On completion of any site sanded and coated timber floor it’s helpful to check with your flooring contractor and the coating manufacturer’s product information to confirm the following 5 important points:

  • When is it safe to walk across the floor?
  • When is it safe to move furniture onto the floor?
  • When
  • may I cover certain portions of the floor with carpets or rugs?
  • When
  • can I safely begin cleaning the floor with moisture?
  • What
  • should I use to clean my floor?

Most sanders become very familiar with the coating products they use and should be proactive in providing you with the answers to the above questions and suitable cleaning and maintenance care instructions.

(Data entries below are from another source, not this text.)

File: src/rtl/npn_tt_sweeper_pkg.sv
// Shared types for the NPN truth-table sweeper: FSM states, vector counts, index type.
// Latency: n/a (declarations only).
// Backpressure: n/a.
package npn_sweep_pkg;

    localparam int NUM_VARS = 4;
    localparam int NUM_VEC  = 16;

    typedef logic [3:0] vec_idx_t;

    typedef enum logic [1:0] {
        IDLE   = 2'd0,
        DRIVE  = 2'd1,
        SAMPLE = 2'd2,
        DONE   = 2'd3
    } sweep_state_t;

endpackage

File: src/rtl/npn_tt_sweeper.sv
// Walks all 16 input vectors through a combinational netlist and harvests/checks its truth table.
// Latency: done 16*(SETTLE+1) cycles after the accepting start edge.
// Backpressure: none; start while busy is ignored, start in IDLE/DONE restarts immediately.
// Ports: clk, rst (async high); start in; x0..x3 out to netlist; y0 in from netlist;
//        busy, done (level), tt[15:0], match, fail_idx[3:0] out.
module npn_tt_sweeper
    import npn_sweep_pkg::*;
#(
    parameter logic [15:0] EXPECTED_TT = 16'hE61E,
    parameter int          SETTLE      = 1          // must be >= 1
) (
    input  logic       clk,
    input  logic       rst,
    input  logic       start,
    output logic       x0,
    output logic       x1,
    output logic       x2,
    output logic       x3,
    input  logic       y0,
    output logic       busy,
    output logic       done,
    output logic [15:0] tt,
    output logic       match,
    output vec_idx_t   fail_idx
);

    localparam int CNT_W = $clog2(SETTLE + 1);
    localparam logic [CNT_W-1:0] SETTLE_LAST = CNT_W'(SETTLE - 1);
    localparam logic [CNT_W-1:0] CNT_ONE     = CNT_W'(1);
    localparam vec_idx_t         LAST_IDX    = vec_idx_t'(NUM_VEC - 1);

    sweep_state_t          state_q, state_d;
    vec_idx_t              idx_q, idx_d;
    logic [CNT_W-1:0]      cnt_q, cnt_d;
    logic [NUM_VARS-1:0]   x_q, x_d;
    logic                  busy_q, busy_d;
    logic                  done_q, done_d;
    logic [NUM_VEC-1:0]    tt_q, tt_d;
    logic                  match_q, match_d;
    vec_idx_t              fail_idx_q, fail_idx_d;
    logic                  fail_seen_q, fail_seen_d;
    logic                  mismatch;

    always_comb begin
        state_d     = state_q;
        idx_d       = idx_q;
        cnt_d       = cnt_q;
        x_d         = x_q;
        busy_d      = busy_q;
        done_d      = done_q;
        tt_d        = tt_q;
        match_d     = match_q;
        fail_idx_d  = fail_idx_q;
        fail_seen_d = fail_seen_q;
        mismatch    = (y0 != EXPECTED_TT[idx_q]);

        case (state_q)
            IDLE, DONE: begin
                if (start) begin
                    state_d     = DRIVE;
                    idx_d       = '0;
                    cnt_d       = '0;
                    x_d         = '0;
                    tt_d        = '0;
                    fail_idx_d  = '0;
                    fail_seen_d = 1'b0;
                    done_d      = 1'b0;
                    busy_d      = 1'b1;
                end
            end

            DRIVE: begin
                // Counter restarts at 0 for every vector, so SETTLE cycles elapse here.
                if (cnt_q == SETTLE_LAST) begin
                    cnt_d   = '0;
                    state_d = SAMPLE;
                end else begin
                    cnt_d = cnt_q + CNT_ONE;
                end
            end

            SAMPLE: begin
                tt_d[idx_q] = y0;
                if (mismatch && !fail_seen_q) begin
                    fail_idx_d  = idx_q;
                    fail_seen_d = 1'b1;
                end
                // Last-vector test comes before the increment, so idx never wraps
                // and x stays parked at the final vector while DONE.
                if (idx_q == LAST_IDX) begin
                    state_d = DONE;
                    match_d = !(fail_seen_q || mismatch);
                    done_d  = 1'b1;
                    busy_d  = 1'b0;
                end else begin
                    idx_d   = idx_q + 4'd1;
                    x_d     = idx_q + 4'd1;
                    state_d = DRIVE;
                end
            end

            default: state_d = IDLE;
        endcase
    end

    always_ff @(posedge clk or posedge rst) begin
        if (rst) begin
            state_q     <= IDLE;
            idx_q       <= '0;
            cnt_q       <= '0;
            x_q         <= '0;
            busy_q      <= 1'b0;
            done_q      <= 1'b0;
            tt_q        <= '0;
            match_q     <= 1'b0;
            fail_idx_q  <= '0;
            fail_seen_q <= 1'b0;
        end else begin
            state_q     <= state_d;
            idx_q       <= idx_d;
            cnt_q       <= cnt_d;
            x_q         <= x_d;
            busy_q      <= busy_d;
            done_q      <= done_d;
            tt_q        <= tt_d;
            match_q     <= match_d;
            fail_idx_q  <= fail_idx_d;
            fail_seen_q <= fail_seen_d;
        end
    end

    assign {x3, x2, x1, x0} = x_q;
    assign busy     = busy_q;
    assign done     = done_q;
    assign tt       = tt_q;
    assign match    = match_q;
    assign fail_idx = fail_idx_q;

endmodule

File: config.mk
export PLATFORM = sky130hd
export DESIGN_NAME = npn_tt_sweeper
export DESIGN_NICKNAME = d
export VERILOG_FILES = /design/src/rtl/npn_tt_sweeper_pkg.sv /design/src/rtl/npn_tt_sweeper.sv
export SDC_FILE = /design/constraint.sdc
export NUM_CORES = 1
export LEC_CHECK = 0
export CAP_MARGIN = 20
export CORE_ASPECT_RATIO = 0.9
export CORE_UTILIZATION = 30
export CTS_CLUSTER_DIAMETER = 200
export DETAILED_ROUTE_END_ITERATION = 10
export SYNTH_ARGS = -nofsm -noshare
export SYNTH_HDL_FRONTEND = slang
export SYNTH_SLANG_ARGS = --single-unit
File: constraint.sdc
create_clock -name clk -period 2.4 [get_ports clk]
set_clock_uncertainty 0.15 [all_clocks]
set_input_delay 0.48 -clock clk [delete_from_list [all_inputs] [get_ports clk]]
set_output_delay 0.48 -clock clk [all_outputs]
set_load 0.01 [all_outputs]
-- After elaboration in Yosys (flattened, before gate mapping)
Memories as Yosys holds them, arrays and structs flattened.
Cells that the tools add are included.
- memories kept: 1
- register bits after elaboration: 31
- ROM bits: 16
- output and inout port bits: 27
- memories (name ; words ; width ; rd ports ; clocked after Yosys merged registers in ; wr ports ; line ; text):
    (name not given) ; 16 ; 1 ; 1 ; 0 ; 0 ; npn_tt_sweeper.sv:55 ; mismatch = (y0 != EXPECTED_TT[idx_q]);
- add/sub/neg operators: 2
- multiplexer cells: 25
- reductions and logical operators: 16
- $lt $le $gt $ge: 2
- equal/unequal tests: 10
- operators by type and width (kind ; number):
    16-bit one-hot mux with 2 select lines ; 1
    16-bit bitwise mux ; 1
    16-bit two-way mux ; 1
    4-bit one-hot mux with 2 select lines ; 2
    4-bit two-way mux ; 3
    2-bit inequality test (second input constant) ; 5
    3-bit AND reduction ; 3
    1-bit two-way mux ; 8
    1-bit one-hot mux with 2 select lines ; 4
    2-bit AND reduction ; 4
    2-bit two-way mux ; 3
    2-bit one-hot mux with 3 select lines ; 1
    4-bit by 5-bit less-than comparator with 1-bit output (second input constant) ; 1
    4-bit by 1-bit adder with 4-bit output (second input constant) ; 1
    1-bit demux with 4-bit select ; 1
    2-bit equality test (second input constant) ; 2
    4-bit equality test (second input constant) ; 1
    4-bit by 1-bit >= comparator with 1-bit output (second input constant) ; 1
    2-bit nonzero test ; 2
    2-bit by 1-bit equality test with 1-bit output (second input constant) ; 1
    1-bit logical AND ; 2
    1-bit zero test ; 2
    2-bit zero test ; 1
    2-bit OR reduction ; 1
    other kinds (3) ; 3

-- Logic depth before layout (Yosys ltp)
- depth after elaboration: 6
- mapped depth: 9
- mapped depth without buffers: 6

-- Least setup slack after synthesis
Ideal clock, no wire load.
- kind: flip-flop to flip-flop
- from: register, netlist name x_q[0]
- to: register match_q, in the netlist match
- required time: 2.174 ns
- slack: 0.257 ns
- period minus slack after synthesis: 2.143 ns
- data arrival time: 1.917 ns
- stages on the path, launching flop included: 7
- path through: dfrtp_1 > inv_1 > ha_1 > xnor2_1 > mux2_4 > or4_1 > o21ai_1
- RTL lines (item ; line ; text):
    to (signal assigned) ; npn_tt_sweeper.sv:126 ; match_q <= match_d;
    to (decl) ; npn_tt_sweeper.sv:39 ; logic match_q, match_d;

-- Final worst setup path
- from: register x_q[2]
- to: output port x2
- RTL lines (item ; line ; text):
    from (decl) ; npn_tt_sweeper.sv:35 ; logic [NUM_VARS-1:0] x_q, x_d;
    from (signal assigned) ; npn_tt_sweeper.sv:111 ; x_q <= '0;
    from (signal assigned) ; npn_tt_sweeper.sv:122 ; x_q <= x_d;
    to (decl) ; npn_tt_sweeper.sv:17 ; output logic x2,
No word-level cell between the ends.

==> flow_metrics.env <==
export IMPL_cts_inserted_buffers=5
export IMPL_number_of_placement_rows=24
export IMPL_cts_setup_buffers=0
export IMPL_final_period_utilization=0.8907
export IMPL_drive_gt1_frac=0.1029
export IMPL_drt_iter0_markers=88
export IMPL_end_kind="output port"
export IMPL_path_max_fanout=14
export IMPL_nets=214
export IMPL_total_inserted_antenna_cells=0
export IMPL_gp_routability_congestion=0.7728
export IMPL_worstSetupStartpointType="flop"
export IMPL_yosys_cell_types_count=27
export IMPL_ys_seq_area_frac=0.4655
export IMPL_netlist_area_um2=1613
export IMPL_transition_at_the_pin_with_the_smallest_max_transition_slack_ns=0.6231
export IMPL_rsz0062_at_grt="false"
export IMPL_avgRoutedWirePerCell_um=13.71
export IMPL_cpMaxStageDelayCell="sky130_fd_sc_hd__clkdlybuf4s50_1"
export IMPL_period_needed_ns=2.138
export IMPL_synth_avg_cell_area_um2=9.657
export IMPL_clock_latency_at_the_later_pin_of_the_worst_skew_pair_ns=0.29
export IMPL_dr_total_vias=1329
export IMPL_htreeDepth=2
export IMPL_run_status="finished clean"
export IMPL_largest_buffer_count_on_any_clock_path=2
export IMPL_post_place_cells=261
export IMPL_fmax_mhz=467.8
export IMPL_drt_pass1_iter_count=4
export IMPL_ant_nets=0
export IMPL_cp_cell_sequence="clkdlybuf4s50_1"
export IMPL_dieArea_um2=5674
export IMPL_irDropWorstVdd_mv=0.5008
export IMPL_global_route_total_usage_across_every_layer=0.1433
export IMPL_finalPower_mw=1.896
export IMPL_finalWirelength_um=3687
export IMPL_setup_failing_eps_final=0
export IMPL_final_cell_mix="30 x sky130_fd_sc_hd__dfrtp_1, 30 x sky130_fd_sc_hd__clkdlybuf4s50_1, 29 x sky130_fd_sc_hd__nand2_1"
export IMPL_clk_pin_slew_ns=0.07
export IMPL_worstPathRequired_ns=1.77
export IMPL_die_w_um=79.29
export IMPL_area_growth_syn_to_layout_pct=32.12
export IMPL_path_class="flop to output port"
export IMPL_instances_no_fill=269
export IMPL_clock_tree_root_cell="sky130_fd_sc_hd__clkbuf_8"
export IMPL_max_cap_violations=0
export IMPL_synthTopCellsByArea="sky130_fd_sc_hd__dfrtp_1 47%, sky130_fd_sc_hd__a32o_1 9.3%, sky130_fd_sc_hd__nand2_1 6.7%, sky130_fd_sc_hd__ha_1 5.4%, sky130_fd_sc_hd__a21oi_1 3.1%"
export IMPL_initial_antenna_violation_count=0
export IMPL_syn_inst=167
export IMPL_port_buffer_count=30
export IMPL_synth_largest_area_cell="sky130_fd_sc_hd__dfrtp_1"
export IMPL_first_pass_grt_wire_length_um=6065
export IMPL_cts_tree="yes"
export IMPL_drc=0
export IMPL_grt_max_degree=31
export IMPL_crit_path_buf_inv_count=1
export IMPL_postCtsResizedCells=0
export IMPL_hold_class="flop to flop"
export IMPL_synth_seq_cells=30
export IMPL_critical_path_top_delay_family="buffers and inverters"
export IMPL_power_per_cell_area_nw_per_um2=889.9
export IMPL_grt_overflow_total=0
export IMPL_hold_viol_final=0
export IMPL_initial_utilization=0.3216
export IMPL_synth_top_cell_area_share=0.4655
export IMPL_hold_fix_buffers_at_cts=0
export IMPL_critical_path_max_stage_delay_ns=0.62
export IMPL_yosysWarningCount=0
export IMPL_final_design_area_no_fill_um2=2131
export IMPL_timing_setup_tns_ns=0
export IMPL_detail_route_vias_per_cell=4.941
export IMPL_place_area_um2=2022
export IMPL_power_leakage_nw=0.9177
export IMPL_core_area_um2=5015
export IMPL_synth_net_count=178
export IMPL_final_max_tran_viols=0
export IMPL_via_count_of_the_first_global_routing_pass=1251
export IMPL_place_detailed_hpwl_um=2564
export IMPL_normalized_max_slew_margin=0.5727
export IMPL_die_height_um=71.56
export IMPL_io_pins=31
export IMPL_cts_sinks=30
export IMPL_critPathArrivalTime_ns=1.51
export IMPL_worst_hold_slack_ns=0.3401
==> synth_stat cells <==
cell and count:
sky130_fd_sc_hd__dfrtp_1 30, sky130_fd_sc_hd__a22o_1 3, sky130_fd_sc_hd__mux2_4 1, sky130_fd_sc_hd__xnor2_1 1
sky130_fd_sc_hd__clkbuf_1 6, sky130_fd_sc_hd__inv_1 6, sky130_fd_sc_hd__or2_2 1, sky130_fd_sc_hd__a32o_1 15
sky130_fd_sc_hd__or4_1 1, sky130_fd_sc_hd__o21ai_1 1, sky130_fd_sc_hd__nand2_1 29, sky130_fd_sc_hd__nand2b_1 5
sky130_fd_sc_hd__ha_1 7, sky130_fd_sc_hd__nor2b_1 7, sky130_fd_sc_hd__buf_2 5, sky130_fd_sc_hd__o22ai_1 1
sky130_fd_sc_hd__nand3_1 8, sky130_fd_sc_hd__nor2_1 7, sky130_fd_sc_hd__o21ai_0 6, sky130_fd_sc_hd__and4_1 1
sky130_fd_sc_hd__mux2i_1 5, sky130_fd_sc_hd__and3_1 2, sky130_fd_sc_hd__o31ai_1 2, sky130_fd_sc_hd__and2_1 5
sky130_fd_sc_hd__a21oi_1 10, sky130_fd_sc_hd__a221o_1 1, sky130_fd_sc_hd__o31ai_4 1
==> where the power goes <==
part | internal [mW] | total, mW | switching, mW | leakage (nW)
Combinational | 0.337 | 0.791 | 0.454 | 0.457
Clock | 0.305 | 0.503 | 0.198 | 0.0579
Sequential | 0.559 | 0.602 | 0.0431 | 0.403
==> through the flow <==
| stage | utilization | setup WS [ns] |
|---|---|---|
| 2_1_floorplan | - | 0.2567 |
| 3_3_place_gp | 0.4032 | 0.1086 |
| 3_5_place_dp | 0.4032 | 0.06532 |
| 4_1_cts | 0.4249 | 0.2514 |
| 5_1_grt | 0.4249 | 0.1215 |
| 6_report | 0.4249 | 0.2624 |
==> final cells by class <==
type	count	area [um^2]
sequential	30	750.7
clock inverter	3	40.04
timing repair buffer	40	375.4
clock buffer	5	68.82
fill	479	2884
multi-input combinational	120	792.0
tap	65	81.33
inverter	6	22.52
==> path summary, 6_finish.rpt <==
path,start,endpoint,slack [ns],cells after the start
worst min register to register,match,match,0.34,2
max in group asynchronous,rst,tt[7],1.37,3
min in group asynchronous,rst,match,0.43,3
worst max register to register,x_q[0],match,0.29,6
worst min-delay path,match,match,0.34,2
worst max-delay path,x_q[2],x2,0.26,1
==> state kept, by name (all words and copies together), names as in the netlist <==
| register | cells |
|---|---|
| tt | 16 |
| busy | 1 |
| fail_seen_q | 1 |
| fail_idx | 4 |
| x_q | 4 |
| match | 1 |
| state_q | 2 |
| done | 1 |
==> cell families (layout without fill, tap and decap cells) <==
logic type | after synthesis | count (layout) | share of synthesized area
DFF | 30 | 30 | 0.4655
buffers and inverters | 17 | 54 | 0.04344
and+or+nand+nor | 66 | 66 | 0.1963
muxes | 6 | 6 | 0.04034
adders and majority gates | 7 | 7 | 0.05430
AOI/OAI and AO/OA | 40 | 40 | 0.1947
xor gates and xnor gates | 1 | 1 | 0.005432
==> per-layer routing <==
metal	up-vias	global-route usage	part of all wire
met4	0	0.04444	0.010
met2	38	0.2031	0.42
met3	6	0.05987	0.059
met1	620	0.1977	0.52
li1	665	-	-
met5	-	0	0
Power figures use the tool's default switching activity.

The seven main considerations of coatings selection are:

  • Health effects on the premises occupants, pets, visitors, and the person applying the coatings
  • Aesthetic variables, such as the hue impact on various timbers and gloss levels
  • Slip and wear resistance, low or high maintenance requirements, and so forth are examples of functional qualities.
  • Application user friendliness for sanders and finishers, taking into account wet edge time, tannin and application mark resistance, surface quality, pot life, one or two pack mix time, and waste issues, among other things.
  • Cost
  • Productivity when returning to the site to coat the floor.
  • Re-occupancy time refers to how long it will take for the premises to be ready to be re-occupied in terms of occupant health and coating curing.

Coatings can vary significantly across and between classes.

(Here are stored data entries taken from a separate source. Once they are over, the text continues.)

$ cat config.mk
export PLATFORM = sky130hd
export DESIGN_NAME = dram_port_master_flat
export DESIGN_NICKNAME = d
export VERILOG_FILES = /design/src/rtl/dram_port_master_pkg.sv /design/src/rtl/dram_port_master_if.sv /design/src/rtl/dram_port_master.sv /design/src/flat_wrapper.sv
export SDC_FILE = /design/constraint.sdc
export NUM_CORES = 1
export LEC_CHECK = 0
export ABC_CLOCK_PERIOD_IN_PS = 3200
export CAP_MARGIN = 10
export CORE_MARGIN = 3
export CORE_UTILIZATION = 35
export CTS_CLUSTER_SIZE = 24
export DETAILED_ROUTE_END_ITERATION = 8
export GPL_TIMING_DRIVEN = 1
export HOLD_SLACK_MARGIN = 0.08
export PLACE_DENSITY = 0.76
export SYNTH_ARGS = -nofsm -noshare
export SYNTH_HDL_FRONTEND = slang
export SYNTH_SLANG_ARGS = --single-unit
$ cat constraint.sdc
create_clock -name clk -period 3.2 [get_ports clk]
set_input_delay 0.64 -clock clk [delete_from_list [all_inputs] [get_ports clk]]
set_output_delay 0.64 -clock clk [all_outputs]
set_load 0.01 [all_outputs]
$ cat src/rtl/dram_port_master_pkg.sv
// dram_port_master_pkg: shared widths, port count and FSM state encoding for the DRAM port master
package dram_port_master_pkg;

    localparam int NUM_C      = 4;
    localparam int ADDR_W_DEF = 16;
    localparam int DATA_W_DEF = 16;
    localparam int LEN_W_DEF  = 8;

    typedef enum logic [1:0] {
        IDLE  = 2'd0,
        READ  = 2'd1,
        WRITE = 2'd2,
        DONE  = 2'd3
    } state_e;

endpackage

$ cat src/rtl/dram_port_master_if.sv
// dram_port_master_if: core-side request, write-beat and read-return channels of one DRAM port
interface dram_port_master_if #(
    parameter int ADDR_W = 16,
    parameter int DATA_W = 16,
    parameter int LEN_W  = 8
);

    logic              req_valid;
    logic              req_ready;
    logic              req_write;
    logic [ADDR_W-1:0] req_addr;
    logic [LEN_W-1:0]  req_len;
    logic              wr_valid;
    logic              wr_ready;
    logic [DATA_W-1:0] wr_data;
    logic              rd_valid;
    logic [DATA_W-1:0] rd_data;
    logic              rd_last;

    modport master (
        output req_valid, req_write, req_addr, req_len, wr_valid, wr_data,
        input  req_ready, wr_ready, rd_valid, rd_data, rd_last
    );

    modport slave (
        input  req_valid, req_write, req_addr, req_len, wr_valid, wr_data,
        output req_ready, wr_ready, rd_valid, rd_data, rd_last
    );

endinterface

$ cat src/rtl/dram_port_master.sv
// dram_port_master: sequences single/burst loads and stores from one core onto a 1-cycle-read DRAM port
module dram_port_master
    import dram_port_master_pkg::*;
#(
    parameter int ADDR_W = ADDR_W_DEF,
    parameter int DATA_W = DATA_W_DEF,
    parameter int LEN_W  = LEN_W_DEF
) (
    input  logic              clk,
    input  logic              rst,
    dram_port_master_if.slave core,
    output logic              busy_o,
    output logic              done_o,
    output logic              mem_we_o,
    output logic [ADDR_W-1:0] mem_addr_o,
    output logic [DATA_W-1:0] mem_wdata_o,
    input  logic [DATA_W-1:0] mem_rdata_i
);

    state_e            state_q;
    logic [ADDR_W-1:0] base_q;
    logic [LEN_W-1:0]  len_q;
    logic [LEN_W-1:0]  cnt_q;
    logic              write_q;
    logic              rd_pend_q;
    logic              last;
    logic              active;

    assign last   = cnt_q == len_q;
    assign active = (state_q == READ) || (state_q == WRITE);

    // Burst FSM: latch the request, walk cnt per address (reads) or per accepted beat (writes)
    always_ff @(posedge clk) begin
        if (rst) begin
            state_q   <= IDLE;
            base_q    <= '0;
            len_q     <= '0;
            cnt_q     <= '0;
            write_q   <= 1'b0;
            rd_pend_q <= 1'b0;
        end else begin
            rd_pend_q <= state_q == READ;
            case (state_q)
                IDLE: if (core.req_valid) begin
                    base_q  <= core.req_addr;
                    len_q   <= core.req_len;
                    write_q <= core.req_write;
                    cnt_q   <= '0;
                    state_q <= core.req_write ? WRITE : READ;
                end
                READ: begin
                    cnt_q <= cnt_q + LEN_W'(1);
                    if (last) state_q <= DONE;
                end
                WRITE: if (core.wr_valid) begin
                    cnt_q <= cnt_q + LEN_W'(1);
                    if (last) state_q <= DONE;
                end
                DONE: state_q <= IDLE;
            endcase
        end
    end

    assign core.req_ready = state_q == IDLE;
    assign core.wr_ready  = state_q == WRITE;
    assign core.rd_valid  = rd_pend_q;
    assign core.rd_data   = mem_rdata_i;
    assign core.rd_last   = (state_q == DONE) && !write_q;

    assign busy_o      = state_q != IDLE;
    assign done_o      = state_q == DONE;
    assign mem_we_o    = (state_q == WRITE) && core.wr_valid;
    assign mem_addr_o  = active ? base_q + ADDR_W'(cnt_q) : '0;
    assign mem_wdata_o = (state_q == WRITE) ? core.wr_data : '0;

endmodule

$ cat src/flat_wrapper.sv
// flat-port wrapper written by rule: the top's interface ports become plain ports
module dram_port_master_flat import dram_port_master_pkg::*;
#(
    parameter int ADDR_W = ADDR_W_DEF,
    parameter int DATA_W = DATA_W_DEF,
    parameter int LEN_W  = LEN_W_DEF
)
  (clk, rst, busy_o, done_o, mem_we_o, mem_addr_o, mem_wdata_o, mem_rdata_i, core_req_valid, core_req_write, core_req_addr, core_req_len, core_wr_valid, core_wr_data, core_req_ready, core_wr_ready, core_rd_valid, core_rd_data, core_rd_last);
  dram_port_master_if #(.ADDR_W(ADDR_W), .DATA_W(DATA_W), .LEN_W(LEN_W)) core_i ();
  input  logic clk;
  input  logic rst;
  output logic busy_o;
  output logic done_o;
  output logic mem_we_o;
  output logic [ADDR_W-1:0] mem_addr_o;
  output logic [DATA_W-1:0] mem_wdata_o;
  input  logic [DATA_W-1:0] mem_rdata_i;
  input wire logic [$bits(core_i.req_valid)-1:0] core_req_valid;
  input wire logic [$bits(core_i.req_write)-1:0] core_req_write;
  input wire logic [$bits(core_i.req_addr)-1:0] core_req_addr;
  input wire logic [$bits(core_i.req_len)-1:0] core_req_len;
  input wire logic [$bits(core_i.wr_valid)-1:0] core_wr_valid;
  input wire logic [$bits(core_i.wr_data)-1:0] core_wr_data;
  output wire logic [$bits(core_i.req_ready)-1:0] core_req_ready;
  output wire logic [$bits(core_i.wr_ready)-1:0] core_wr_ready;
  output wire logic [$bits(core_i.rd_valid)-1:0] core_rd_valid;
  output wire logic [$bits(core_i.rd_data)-1:0] core_rd_data;
  output wire logic [$bits(core_i.rd_last)-1:0] core_rd_last;
  assign core_i.req_valid = core_req_valid;
  assign core_i.req_write = core_req_write;
  assign core_i.req_addr = core_req_addr;
  assign core_i.req_len = core_req_len;
  assign core_i.wr_valid = core_wr_valid;
  assign core_i.wr_data = core_wr_data;
  assign core_req_ready = core_i.req_ready;
  assign core_wr_ready = core_i.wr_ready;
  assign core_rd_valid = core_i.rd_valid;
  assign core_rd_data = core_i.rd_data;
  assign core_rd_last = core_i.rd_last;
  dram_port_master #(.ADDR_W(ADDR_W), .DATA_W(DATA_W), .LEN_W(LEN_W)) u_core (.clk(clk), .rst(rst), .core(core_i), .busy_o(busy_o), .done_o(done_o), .mem_we_o(mem_we_o), .mem_addr_o(mem_addr_o), .mem_wdata_o(mem_wdata_o), .mem_rdata_i(mem_rdata_i));
endmodule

Coating performance varies significantly among coating types, such as waterborne to solventborne polyurethane (PU), oil modified urethane (OMU), sealers, one and two packs (1k and 2k), and so on. Performance can also vary significantly within a coating class, such as fast dry sealers, waterborne one packs, and so on.

Functional performance is typically measured after occupancy and covers variables such as wear resistance, slip resistance, ease of maintenance, edge bonding issues, client health impact, and so on. On-floor performance is related to actual on-the-job performance variables as listed below.Understanding the vagaries of a coating type can assist in ensuring the best outcome of a quality finish and having a satisfied customer.

Factors that can impact the on-floor performance of a coating include:

  • Temperature and humidity of both the room and the floor surface.
  • Tannins and extractables content and kind are features of timber species.
  • The age and storage history of the coating prior to application
  • Premixing before use.
  • The phasing, settling, or floating of additives in the coating
  • Sanding and application tools.
  • Coatings Application Technique

The following information applies to the following coatings classes: solventborne polyurethane one (moisture cured or MC) and two pack, waterborne polyurethane (WBPU) one and two pack, and oil modified urethanes (OMUs). However, with the recent increase in the popularity of hard wax oils, some inclusion has occurred. It is also meant to serve as a reference to help people understand how qualities can vary within a coating class based on the coating's normal properties.